This repository is the official implementation of Conformal Bayesian Computation.
To install requirements and the conformal_bayes
package, run the following in the main folder:
python3 setup.py install
If the above does not work, then please run the following instead:
pip install .
This should install all dependencies needed. We have only tested this on Python 3.7.5, and for reproducibility we have used jax (0.2.13)
and jaxlib (0.1.66)
. We recommend creating a new virtualenv/conda environment before installing the package, and using the latest verson of setuptools
or pip
.
We have included PyMC3 as a dependency for conformal_bayes
for convenience, but computing conformal Bayesian intervals only requires JAX. If you pip fails to install PyMC3, please take a look at the installation instructions in the sidebar here. If PyMC3 returns errors related to multiprocessing, try seting chains = 1
in the MCMC scripts (with _mcmc.py
).
The required datasets are self-contained in this repo. We have provided the Radon dataset (Gelman and Hill (2006)) and Parkinsons dataset (Little et al. (2008)) in the ./data
folder, and other datasets are already available in sklearn
or are simulated.
To carry out all experiments in the paper, run this command:
python3 train.py
This will run all the MCMC examples and compute all intervals over 50 repetitions by calling functions in ./run_expts
. The functions in this folder are split between MCMC scripts (with _mcmc.py
) and conformal scripts (with _conformal.py
).
The posterior samples will be saved in ./samples
and intervals/coverage/timings will be saved in ./results
.
To load and print all the coverage/length/timing results, run:
python3 eval.py
This script will load the results in the ./results
folder, and print them in a similar format to the tables in the paper. Note that the evaluation (such as computing coverage/length) is actually computed in the _conformal.py
functions.
Note that running MCMC will take a significant amount of time, but we are only able to provide posterior samples from the diabetes example to keep within file size limits. However, we have included the results folder so running the evaluation script will still work without fitting the models.
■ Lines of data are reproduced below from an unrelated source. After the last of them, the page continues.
===== src/rtl/msig_pkg.sv =====
`default_nettype none
// ----------------------------------------------------------------------------
// msig_pkg: shared types and constants of the message signature tag block
// Holds the polynomial, mixing constants, score weights and the records that
// travel between the front end, the message engine and the tag mixer.
// ----------------------------------------------------------------------------
package msig_pkg;

    localparam int unsigned LANE_COUNT  = 10;
    localparam int unsigned LANE_PTR_W  = 4;
    localparam int unsigned BLOCK_COUNT = 16;
    localparam int unsigned BLOCK_NUM_W = 5;
    localparam int unsigned SIG_W       = 33;
    localparam int unsigned SCORE_W     = 7;

    localparam int unsigned QUEUE_DEPTH = 4;
    localparam int unsigned QPTR_W      = 2;
    localparam int unsigned QCNT_W      = 3;

    localparam logic [31:0] REG_POLY   = 32'h1EDC6F41;
    localparam logic [31:0] MIX_C1     = 32'h7feb352d;
    localparam logic [31:0] MIX_C2     = 32'h846ca68b;
    localparam logic [31:0] LAYER_MUL  = 32'h9e3779b1;
    localparam logic [31:0] LENGTH_MUL = 32'h85ebca6b;

    localparam logic [SCORE_W-1:0] SCORE_DEP   = 7'd24;
    localparam logic [SCORE_W-1:0] SCORE_CKS   = 7'd20;
    localparam logic [SCORE_W-1:0] SCORE_PHI   = 7'd20;
    localparam logic [SCORE_W-1:0] SCORE_LANES = 7'd18;
    localparam logic [SCORE_W-1:0] SCORE_LEN   = 7'd18;

    // Per-byte record written by the front end into the queue.
    typedef struct packed {
        logic [7:0]         data_byte;
        logic [SCORE_W-1:0] base_score;
        logic [31:0]        layer_prod;
        logic [31:0]        len_prod;
    } item_meta_t;

    // Finished message handed from the engine to the tag mixer.
    typedef struct packed {
        logic [SIG_W-1:0]   sig;
        logic [SCORE_W-1:0] score;
        logic [31:0]        layer_prod;
        logic [31:0]        len_prod;
    } emit_t;

endpackage
`default_nettype wire


===== src/rtl/message_signature_tag_top.sv =====
// Throughput: one byte transaction per cycle while the queue is not full, set by the
//   per-byte state update of the message engine; one result transaction per message.
// Path: the last byte of a message (or its empty-message transaction) passes the queue,
//   then the engine into the first mix stage, two multiply stages and the output register.
// Reset: asynchronous; empties the queue and pipeline and restores the message state.
`default_nettype none
// ----------------------------------------------------------------------------
// message_signature_tag_top: message signature, score and tag generator
// Accepts a message one byte per transaction and, at its end, returns a
// 33-bit signature, a 7-bit score and a 32-bit mixed tag.
// ----------------------------------------------------------------------------
module message_signature_tag_top #(
    parameter int unsigned LENGTH_BITS      = 24,
    parameter int unsigned DEPENDENCY_LIMIT = 64
) (
    input  wire logic                        clk,
    input  wire logic                        rst_n,
    input  wire logic                        item_valid,
    output logic                             item_stall,
    input  wire logic [7:0]                  data_byte,
    input  wire logic [23:0]                 message_length,
    input  wire logic [15:0]                 dependency_count,
    input  wire logic [31:0]                 entry_checksum,
    input  wire logic [31:0]                 entry_phi,
    input  wire logic [7:0]                  entry_layer,
    output logic                             result_valid,
    input  wire logic                        result_stall,
    output logic [msig_pkg::SIG_W-1:0]       signature,
    output logic [msig_pkg::SCORE_W-1:0]     score,
    output logic [31:0]                      tag
);
    import msig_pkg::*;

    // One queue entry carries the classified byte plus the trimmed length
    // and block size, which vary with the length parameter.
    localparam int unsigned QW = $bits(item_meta_t) + LENGTH_BITS + (LENGTH_BITS - 3);

    item_meta_t             front_meta;
    logic [LENGTH_BITS-1:0] front_len;
    logic [LENGTH_BITS-4:0] front_bsize;

    logic                   q_full;
    logic                   q_not_empty;
    logic [QW-1:0]          q_head;
    logic                   q_pop;

    item_meta_t             head_meta;
    logic [LENGTH_BITS-1:0] head_len;
    logic [LENGTH_BITS-4:0] head_bsize;

    emit_t                  emit;
    logic                   emit_valid;
    logic                   emit_ready;

    // The front end only classifies; the queue decides acceptance.
    msig_front #(
        .LENGTH_BITS      (LENGTH_BITS),
        .DEPENDENCY_LIMIT (DEPENDENCY_LIMIT)
    ) u_front (
        .data_byte        (data_byte),
        .message_length   (message_length),
        .dependency_count (dependency_count),
        .entry_checksum   (entry_checksum),
        .entry_phi        (entry_phi),
        .entry_layer      (entry_layer),
        .meta             (front_meta),
        .len              (front_len),
        .bsize            (front_bsize)
    );

    // Input transactions stall only when the queue is full, so the front
    // keeps taking bytes while a result waits at the output.
    assign item_stall = q_full;

    msig_queue #(
        .WIDTH (QW)
    ) u_queue (
        .clk       (clk),
        .rst_n     (rst_n),
        .wr_valid  (item_valid),
        .wr_data   ({front_meta, front_len, front_bsize}),
        .full      (q_full),
        .rd_en     (q_pop),
        .not_empty (q_not_empty),
        .rd_data   (q_head)
    );

    assign {head_meta, head_len, head_bsize} = q_head;

    // The engine retires one byte a cycle and holds a message end until
    // the mixer has room for it.
    msig_engine #(
        .LENGTH_BITS (LENGTH_BITS)
    ) u_engine (
        .clk        (clk),
        .rst_n      (rst_n),
        .head_valid (q_not_empty),
        .head_meta  (head_meta),
        .head_len   (head_len),
        .head_bsize (head_bsize),
        .pop        (q_pop),
        .emit_valid (emit_valid),
        .emit       (emit),
        .emit_ready (emit_ready)
    );

    // The mixer ends in the output register that drives the result channel.
    msig_mix u_mix (
        .clk          (clk),
        .rst_n        (rst_n),
        .emit_valid   (emit_valid),
        .emit         (emit),
        .emit_ready   (emit_ready),
        .result_valid (result_valid),
        .result_stall (result_stall),
        .signature    (signature),
        .score        (score),
        .tag          (tag)
    );

endmodule
`default_nettype wire


===== src/rtl/msig_front.sv =====
`default_nettype none
// ----------------------------------------------------------------------------
// msig_front: input classification
// Trims the length, computes the block size, the item-only part of the score
// and the two tag products, and packs them into a queue entry.
// ----------------------------------------------------------------------------
module msig_front #(
    parameter int unsigned LENGTH_BITS      = 24,
    parameter int unsigned DEPENDENCY_LIMIT = 64
) (
    input  wire logic [7:0]                 data_byte,
    input  wire logic [23:0]                message_length,
    input  wire logic [15:0]                dependency_count,
    input  wire logic [31:0]                entry_checksum,
    input  wire logic [31:0]                entry_phi,
    input  wire logic [7:0]                 entry_layer,
    output msig_pkg::item_meta_t            meta,
    output logic [LENGTH_BITS-1:0]          len,
    output logic [LENGTH_BITS-4:0]          bsize
);
    import msig_pkg::*;

    logic [LENGTH_BITS:0] len_round;

    always_comb
    begin
        len       = LENGTH_BITS'(message_length);
        // Block size is the length divided by sixteen, rounded up.
        len_round = {1'b0, len} + (LENGTH_BITS+1)'(15);
        bsize     = len_round[LENGTH_BITS:4];

        meta.data_byte  = data_byte;
        meta.base_score = ((dependency_count <= 16'(DEPENDENCY_LIMIT)) ? SCORE_DEP : '0)
                        + ((entry_checksum != '0) ? SCORE_CKS : '0)
                        + ((entry_phi != '0) ? SCORE_PHI : '0)
                        + ((len != '0) ? SCORE_LEN : '0);
        meta.layer_prod = 32'(32'(entry_layer) * LAYER_MUL);
        meta.len_prod   = 32'(32'(len) * LENGTH_MUL);
    end

endmodule
`default_nettype wire


===== src/rtl/msig_queue.sv =====
`default_nettype none
// ----------------------------------------------------------------------------
// msig_queue: short FIFO between the front end and the message engine
// Four entries in flip-flops; the head entry is presented combinationally.
// ----------------------------------------------------------------------------
module msig_queue #(
    parameter int unsigned WIDTH = 96
) (
    input  wire logic             clk,
    input  wire logic             rst_n,
    input  wire logic             wr_valid,
    input  wire logic [WIDTH-1:0] wr_data,
    output logic                  full,
    input  wire logic             rd_en,
    output logic                  not_empty,
    output logic [WIDTH-1:0]      rd_data
);
    import msig_pkg::*;

    logic [WIDTH-1:0]  entry_reg [QUEUE_DEPTH];
    logic [QPTR_W-1:0] wr_ptr_reg;
    logic [QPTR_W-1:0] rd_ptr_reg;
    logic [QCNT_W-1:0] count_reg;
    logic [QCNT_W-1:0] count_next;
    logic              wr_en;

    always_comb
    begin
        full      = (count_reg == QCNT_W'(QUEUE_DEPTH));
        not_empty = (count_reg != '0);
        rd_data   = entry_reg[rd_ptr_reg];
        wr_en     = wr_valid && !full;
        count_next = count_reg + QCNT_W'(wr_en) - QCNT_W'(rd_en);
    end

    always_ff @(posedge clk or negedge rst_n)
    begin
        if (!rst_n)
        begin
            wr_ptr_reg <= '0;
            rd_ptr_reg <= '0;
            count_reg  <= '0;
        end
        else
        begin
            if (wr_en)
            begin
                wr_ptr_reg <= wr_ptr_reg + 1'b1;
            end
            if (rd_en)
            begin
                rd_ptr_reg <= rd_ptr_reg + 1'b1;
            end
            count_reg <= count_next;
        end
    end

    always_ff @(posedge clk)
    begin
        if (wr_en)
        begin
            entry_reg[wr_ptr_reg] <= wr_data;
        end
    end

`ifndef SYNTH
    a_count_bound: assert property (@(posedge clk) disable iff (!rst_n)
        count_reg <= QCNT_W'(QUEUE_DEPTH))
        else $error("queue count exceeds depth");
    a_no_underflow: assert property (@(posedge clk) disable iff (!rst_n)
        rd_en |-> count_reg != '0)
        else $error("queue read while empty");
`endif

endmodule
`default_nettype wire


===== src/rtl/msig_engine.sv =====
`default_nettype none
// ----------------------------------------------------------------------------
// msig_engine: per-byte message state update
// Folds one queued byte per cycle into the lanes, block parities and the shift register,
// and hands the signature and score on at the message end, held until the mixer has room.
// ----------------------------------------------------------------------------
module msig_engine #(
    parameter int unsigned LENGTH_BITS = 24
) (
    input  wire logic                   clk,
    input  wire logic                   rst_n,
    input  wire logic                   head_valid,
    input  wire msig_pkg::item_meta_t   head_meta,
    input  wire logic [LENGTH_BITS-1:0] head_len,
    input  wire logic [LENGTH_BITS-4:0] head_bsize,
    output logic                        pop,
    output logic                        emit_valid,
    output msig_pkg::emit_t             emit,
    input  wire logic                   emit_ready
);
    import msig_pkg::*;

    logic [7:0]             lane_reg [LANE_COUNT];
    logic [7:0]             lane_next [LANE_COUNT];
    logic [LANE_PTR_W-1:0]  lane_ptr_reg;
    logic [LANE_PTR_W-1:0]  lane_ptr_next;
    logic [31:0]            shift_reg;
    logic [31:0]            shift_next;
    logic [7:0]             block_xor_reg;
    logic [7:0]             block_xor_next;
    logic [BLOCK_COUNT-1:0] block_flags_reg;
    logic [BLOCK_COUNT-1:0] block_flags_next;
    logic [BLOCK_NUM_W-1:0] block_num_reg;
    logic [BLOCK_NUM_W-1:0] block_num_next;
    logic [LENGTH_BITS-1:0] offset_reg;
    logic [LENGTH_BITS-1:0] offset_next;
    logic [LENGTH_BITS-1:0] seen_reg;
    logic [LENGTH_BITS-1:0] seen_next;

    logic [7:0]             lane_upd [LANE_COUNT];
    logic [LANE_COUNT-1:0]  lanes_nz;
    logic [31:0]            shift_in;
    logic [31:0]            shift_upd;
    logic [7:0]             bxor_upd;
    logic [BLOCK_COUNT-1:0] flags_upd;
    logic [BLOCK_NUM_W-1:0] bnum_upd;
    logic [LENGTH_BITS-1:0] off_inc;
    logic [LENGTH_BITS-1:0] seen_inc;
    logic                   len_zero;
    logic                   last;
    logic                   close_block;
    logic                   ends;

    always_comb
    begin
        for (int i = 0; i < LANE_COUNT; i++)
        begin
            lane_upd[i] = lane_reg[i] ^
                ((lane_ptr_reg == LANE_PTR_W'(i)) ? head_meta.data_byte : 8'h00);
            lanes_nz[i] = (lane_upd[i] != '0);
        end

        shift_in  = shift_reg ^ {head_meta.data_byte, 24'h000000};
        shift_upd = {shift_in[30:0], 1'b0} ^ (shift_in[31] ? REG_POLY : 32'h0);

        bxor_upd = block_xor_reg ^ head_meta.data_byte;
        off_inc  = offset_reg + 1'b1;
        seen_inc = seen_reg + 1'b1;

        len_zero    = (head_len == '0);
        // A wrapped byte count also ends the message.
        last        = (seen_inc >= head_len) || (seen_inc == '0);
        close_block = (off_inc >= LENGTH_BITS'(head_bsize)) || last;
        ends        = len_zero || last;

        flags_upd = block_flags_reg;
        bnum_upd  = block_num_reg;
        if (close_block && (block_num_reg < BLOCK_NUM_W'(BLOCK_COUNT)))
        begin
            if (bxor_upd != '0)
            begin
                flags_upd[block_num_reg[BLOCK_NUM_W-2:0]] = 1'b1;
            end
            bnum_upd = block_num_reg + 1'b1;
        end

        // An empty message reports the cleared state.
        emit.sig        = len_zero ? {REG_POLY[31:25], {(BLOCK_COUNT+LANE_COUNT){1'b0}}}
                                   : {shift_upd[31:25], flags_upd, lanes_nz};
        emit.score      = head_meta.base_score +
                          ((!len_zero && (lanes_nz != '0)) ? SCORE_LANES : '0);
        emit.layer_prod = head_meta.layer_prod;
        emit.len_prod   = head_meta.len_prod;

        pop        = head_valid && (!ends || emit_ready);
        emit_valid = head_valid && ends;

        lane_next        = lane_reg;
        lane_ptr_next    = lane_ptr_reg;
        shift_next       = shift_reg;
        block_xor_next   = block_xor_reg;
        block_flags_next = block_flags_reg;
        block_num_next   = block_num_reg;
        offset_next      = offset_reg;
        seen_next        = seen_reg;

        if (pop)
        begin
            if (ends)
            begin
                for (int i = 0; i < LANE_COUNT; i++)
                begin
                    lane_next[i] = '0;
                end
                lane_ptr_next    = '0;
                shift_next       = REG_POLY;
                block_xor_next   = '0;
                block_flags_next = '0;
                block_num_next   = '0;
                offset_next      = '0;
                seen_next        = '0;
            end
            else
            begin
                lane_next        = lane_upd;
                lane_ptr_next    = (lane_ptr_reg == LANE_PTR_W'(LANE_COUNT - 1)) ?
                                   '0 : lane_ptr_reg + 1'b1;
                shift_next       = shift_upd;
                block_flags_next = flags_upd;
                block_num_next   = bnum_upd;
                block_xor_next   = close_block ? '0 : bxor_upd;
                offset_next      = close_block ? '0 : off_inc;
                seen_next        = seen_inc;
            end
        end
    end

    always_ff @(posedge clk or negedge rst_n)
    begin
        if (!rst_n)
        begin
            for (int i = 0; i < LANE_COUNT; i++)
            begin
                lane_reg[i] <= '0;
            end
            lane_ptr_reg    <= '0;
            shift_reg       <= REG_POLY;
            block_xor_reg   <= '0;
            block_flags_reg <= '0;
            block_num_reg   <= '0;
            offset_reg      <= '0;
            seen_reg        <= '0;
        end
        else
        begin
            lane_reg        <= lane_next;
            lane_ptr_reg    <= lane_ptr_next;
            shift_reg       <= shift_next;
            block_xor_reg   <= block_xor_next;
            block_flags_reg <= block_flags_next;
            block_num_reg   <= block_num_next;
            offset_reg      <= offset_next;
            seen_reg        <= seen_next;
        end
    end

`ifndef SYNTH
    a_block_num_bound: assert property (@(posedge clk) disable iff (!rst_n)
        block_num_reg <= BLOCK_NUM_W'(BLOCK_COUNT))
        else $error("block number beyond sixteen");
    a_lane_ptr_bound: assert property (@(posedge clk) disable iff (!rst_n)
        lane_ptr_reg < LANE_PTR_W'(LANE_COUNT))
        else $error("lane pointer out of range");
    a_clear_after_end: assert property (@(posedge clk) disable iff (!rst_n)
        (pop && emit_valid) |=> (seen_reg == '0) && (lane_ptr_reg == '0)
                                && (block_num_reg == '0))
        else $error("message state not cleared after a finished message");
`endif

endmodule
`default_nettype wire


===== src/rtl/msig_mix.sv =====
`default_nettype none
// ----------------------------------------------------------------------------
// msig_mix: tag finalizer pipeline and output register
// Combines signature, score and products, then runs the two-multiply
// finalizer over three registered stages into the result register.
// ----------------------------------------------------------------------------
module msig_mix (
    input  wire logic                            clk,
    input  wire logic                            rst_n,
    input  wire logic                            emit_valid,
    input  wire msig_pkg::emit_t                 emit,
    output logic                                 emit_ready,
    output logic                                 result_valid,
    input  wire logic                            result_stall,
    output logic [msig_pkg::SIG_W-1:0]           signature,
    output logic [msig_pkg::SCORE_W-1:0]         score,
    output logic [31:0]                          tag
);
    import msig_pkg::*;

    logic               s1_valid_reg, s2_valid_reg, s3_valid_reg, out_valid_reg;
    logic [31:0]        s1_x_reg, s2_m_reg, s3_m_reg, tag_reg;
    logic [SIG_W-1:0]   s1_sig_reg, s2_sig_reg, s3_sig_reg, sig_reg;
    logic [SCORE_W-1:0] s1_score_reg, s2_score_reg, s3_score_reg, score_reg;

    logic        s1_ready, s2_ready, s3_ready, out_ready;
    logic [31:0] x_raw, x_next, m1_next, y_mid, m2_next, tag_next;

    always_comb
    begin
        out_ready = !out_valid_reg || !result_stall;
        s3_ready  = !s3_valid_reg || out_ready;
        s2_ready  = !s2_valid_reg || s3_ready;
        s1_ready  = !s1_valid_reg || s2_ready;
        emit_ready = s1_ready;

        x_raw = emit.sig[31:0] ^ {31'b0, emit.sig[SIG_W-1]} ^ emit.layer_prod
              ^ {1'b0, emit.score, 24'h000000} ^ emit.len_prod;
        x_next   = x_raw ^ (x_raw >> 16);
        m1_next  = s1_x_reg * MIX_C1;
        y_mid    = s2_m_reg ^ (s2_m_reg >> 15);
        m2_next  = y_mid * MIX_C2;
        tag_next = s3_m_reg ^ (s3_m_reg >> 16);

        result_valid = out_valid_reg;
        signature    = sig_reg;
        score        = score_reg;
        tag          = tag_reg;
    end

    always_ff @(posedge clk or negedge rst_n)
    begin
        if (!rst_n)
        begin
            s1_valid_reg  <= 1'b0;
            s2_valid_reg  <= 1'b0;
            s3_valid_reg  <= 1'b0;
            out_valid_reg <= 1'b0;
        end
        else
        begin
            if (s1_ready)
            begin
                s1_valid_reg <= emit_valid;
            end
            if (s2_ready)
            begin
                s2_valid_reg <= s1_valid_reg;
            end
            if (s3_ready)
            begin
                s3_valid_reg <= s2_valid_reg;
            end
            if (out_ready)
            begin
                out_valid_reg <= s3_valid_reg;
            end
        end
    end

    always_ff @(posedge clk)
    begin
        if (s1_ready && emit_valid)
        begin
            s1_x_reg     <= x_next;
            s1_sig_reg   <= emit.sig;
            s1_score_reg <= emit.score;
        end
        if (s2_ready && s1_valid_reg)
        begin
            s2_m_reg     <= m1_next;
            s2_sig_reg   <= s1_sig_reg;
            s2_score_reg <= s1_score_reg;
        end
        if (s3_ready && s2_valid_reg)
        begin
            s3_m_reg     <= m2_next;
            s3_sig_reg   <= s2_sig_reg;
            s3_score_reg <= s2_score_reg;
        end
        if (out_ready && s3_valid_reg)
        begin
            tag_reg   <= tag_next;
            sig_reg   <= s3_sig_reg;
            score_reg <= s3_score_reg;
        end
    end

endmodule
`default_nettype wire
We also provide a few Jupyter notebooks for producing the plots, which rely on the ./results
folder.
Gelman, A., & Hill, J. (2006). Data analysis using regression and multilevel/hierarchical models. Cambridge university press.
Little, M., McSharry, P., Hunter, E., Spielman, J., & Ramig, L. (2008). Suitability of dysphonia measurements for telemonitoring of Parkinson’s disease. Nature Precedings, 1-1.